- **ABOUT THIS EXERCISE**
Every line of the records below that holds the word "posedge" should be copied out.

- **INFORMATION**
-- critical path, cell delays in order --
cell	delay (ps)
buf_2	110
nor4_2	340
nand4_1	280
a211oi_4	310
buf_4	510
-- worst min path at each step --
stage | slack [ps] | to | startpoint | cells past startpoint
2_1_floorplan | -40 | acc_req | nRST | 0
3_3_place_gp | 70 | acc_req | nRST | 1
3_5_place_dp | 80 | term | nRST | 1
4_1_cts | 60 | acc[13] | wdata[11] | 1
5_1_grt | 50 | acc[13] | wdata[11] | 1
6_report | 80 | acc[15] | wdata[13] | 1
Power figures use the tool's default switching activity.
<file path="src/include/flash_map.svh">
// Flash address map
`ifndef FLASH_MAP_SVH
`define FLASH_MAP_SVH

// data window 0x000000 .. 0x07ffff
localparam logic [23:0] FLASH_WINDOW_BASE = 24'h000000;
localparam logic [23:0] FLASH_WINDOW_MASK = 24'hF80000;

// control register 0x080000 .. 0x080007
localparam logic [23:0] CTRL_REG_ADDR  = 24'h080000;
localparam logic [23:0] CTRL_ADDR_MASK = 24'hFFFFF8;

// control register bits
localparam int CTRL_WEN_BIT    = 0;	// program enable
localparam int CTRL_ERASE_BIT  = 1;	// erase trigger, reads as zero
localparam int CTRL_SECTOR_LSB = 8;	// sector field 15:8
localparam int CTRL_SECTOR_W   = 8;

`endif

</file>
<file path="src/hw/flash_pkg.sv">
// Flash subsystem package
package flash_pkg;

	`include "flash_map.svh"

	// word index taken from the byte address
	localparam int WIDX_LSB = 2;
	localparam int WIDX_MSB = 17;

	// host access handed from the bus controller to the register block
	typedef struct packed {
		logic [23:0] address;
		logic [31:0] wdata;
		logic        write;	// 1 = write, 0 = read
		logic        is_ctrl;	// hit the control register range
	} bus_access_t;

	typedef enum logic [1:0] {
		OP_READ    = 2'd0,
		OP_PROGRAM = 2'd1,
		OP_ERASE   = 2'd2
	} flash_op_e;

	// command toward the flash array
	typedef struct packed {
		flash_op_e   op;
		logic [15:0] word_index;
		logic [7:0]  sector;	// erase only
		logic [31:0] data;	// program only
	} flash_cmd_t;

endpackage

</file>
<file path="src/hw/registers_flash.sv">
// Flash register block
`timescale 1ns/100ps

module registers_flash #(
	parameter int FLASH_WORDS  = 256,
	parameter int SECTOR_WORDS = 32
) (
	input  logic                   CLK,
	input  logic                   nRST,
	input  logic                   acc_req,
	input  flash_pkg::bus_access_t acc,
	output logic                   acc_ack,
	output logic [31:0]            acc_rdata,
	output logic                   cmd_req,
	output flash_pkg::flash_cmd_t  cmd,
	input  logic                   cmd_ack,
	input  logic [31:0]            cmd_rdata
);
	import flash_pkg::*;

	localparam int NUM_SECTORS = FLASH_WORDS / SECTOR_WORDS;

	typedef enum logic [1:0] {IDLE, CMD, DROP, DONE} state_e;

	state_e state;
	logic ctrl_wen;
	logic [CTRL_SECTOR_W-1:0] ctrl_sector;
	logic [31:0] ctrl_rd;
	logic [15:0] idx;
	logic idx_ok;
	logic [CTRL_SECTOR_W-1:0] wr_sector;
	logic erase_go;
	logic need_cmd;
	flash_op_e op_next;
	logic accept;

	assign idx = acc.address[WIDX_MSB:WIDX_LSB];
	assign idx_ok = {16'h0, idx} < 32'(FLASH_WORDS);
	assign wr_sector = acc.wdata[CTRL_SECTOR_LSB +: CTRL_SECTOR_W];
	// sectors past the end of the array are dropped here
	assign erase_go = acc.wdata[CTRL_ERASE_BIT]
		&& ({{(32 - CTRL_SECTOR_W){1'b0}}, wr_sector} < 32'(NUM_SECTORS));
	assign accept = (state == IDLE) && acc_req;

	always_comb begin
		ctrl_rd = '0;
		ctrl_rd[CTRL_WEN_BIT] = ctrl_wen;
		ctrl_rd[CTRL_SECTOR_LSB +: CTRL_SECTOR_W] = ctrl_sector;
	end

	// which accesses turn into a flash command
	always_comb begin
		need_cmd = 1'b0;
		op_next = OP_READ;
		if (acc.is_ctrl) begin
			need_cmd = acc.write && erase_go;
			op_next = OP_ERASE;
		end else if (idx_ok) begin
			if (!acc.write) begin
				need_cmd = 1'b1;
				op_next = OP_READ;
			end else if (ctrl_wen) begin
				need_cmd = 1'b1;
				op_next = OP_PROGRAM;
			end
		end
	end

	always_ff @(posedge CLK or negedge nRST) begin
		if (!nRST) begin
			state <= IDLE;
			acc_ack <= 1'b0;
			cmd_req <= 1'b0;
			ctrl_wen <= 1'b0;
			ctrl_sector <= '0;
		end else begin
			case (state)
				IDLE: begin
					if (acc_req) begin
						if (acc.is_ctrl && acc.write) begin
							ctrl_wen <= acc.wdata[CTRL_WEN_BIT];
							ctrl_sector <= wr_sector;
						end
						if (need_cmd) begin
							cmd_req <= 1'b1;
							state <= CMD;
						end else begin
							acc_ack <= 1'b1;	// ctrl, protected or out of range
							state <= DONE;
						end
					end
				end
				CMD: begin
					if (cmd_ack) begin
						cmd_req <= 1'b0;
						state <= DROP;
					end
				end
				DROP: begin
					if (!cmd_ack) begin
						acc_ack <= 1'b1;
						state <= DONE;
					end
				end
				DONE: begin
					if (!acc_req) begin
						acc_ack <= 1'b0;
						state <= IDLE;
					end
				end
				default: state <= IDLE;
			endcase
		end
	end

	always_ff @(posedge CLK) begin
		if (accept) begin
			cmd.op <= op_next;
			cmd.word_index <= idx;
			cmd.sector <= wr_sector;
			cmd.data <= acc.wdata;
			acc_rdata <= acc.is_ctrl ? ctrl_rd : '1;	// ones unless the array answers
		end else if (state == CMD && cmd_ack && cmd.op == OP_READ) begin
			acc_rdata <= cmd_rdata;
		end
	end

	a_cmd_req_rise: assert property (@(posedge CLK) disable iff (!nRST)
		$rose(cmd_req) |-> !cmd_ack)
		else $error("cmd_req raised with cmd_ack still high");

endmodule

</file>
File: config.mk
export PLATFORM = sky130hd
export DESIGN_NAME = mem_tester
export DESIGN_NICKNAME = d
export VERILOG_FILES = /design/src/mem_pkg.sv /design/src/mem_tester.sv
export SDC_FILE = /design/constraint.sdc
export NUM_CORES = 1
export LEC_CHECK = 0
export BUFFER_PORTS_ARGS = -buffer_cell sky130_fd_sc_hd__buf_2
export CAP_MARGIN = 20
export CORE_ASPECT_RATIO = 0.5
export CORE_MARGIN = 4
export CORE_UTILIZATION = 40
export CTS_CLUSTER_DIAMETER = 30
export CTS_CLUSTER_SIZE = 10
export DETAILED_ROUTE_END_ITERATION = 8
export GPL_TIMING_DRIVEN = 1
export PLACE_DENSITY = 0.69
export SLEW_MARGIN = 0
export SYNTH_ARGS = -nofsm -noshare
export SYNTH_HDL_FRONTEND = slang
export SYNTH_SLANG_ARGS = --single-unit
File: constraint.sdc
create_clock -name clkSYS -period 3.2 [get_ports clkSYS]
set_clock_uncertainty 0.15 [all_clocks]
set_input_delay 0 -clock clkSYS [delete_from_list [all_inputs] [get_ports clkSYS]]
set_output_delay 0 -clock clkSYS [all_outputs]
set_load 0.1 [all_outputs]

- **TASK ANSWER**
	always_ff @(posedge CLK or negedge nRST) begin
	always_ff @(posedge CLK) begin
	a_cmd_req_rise: assert property (@(posedge CLK) disable iff (!nRST)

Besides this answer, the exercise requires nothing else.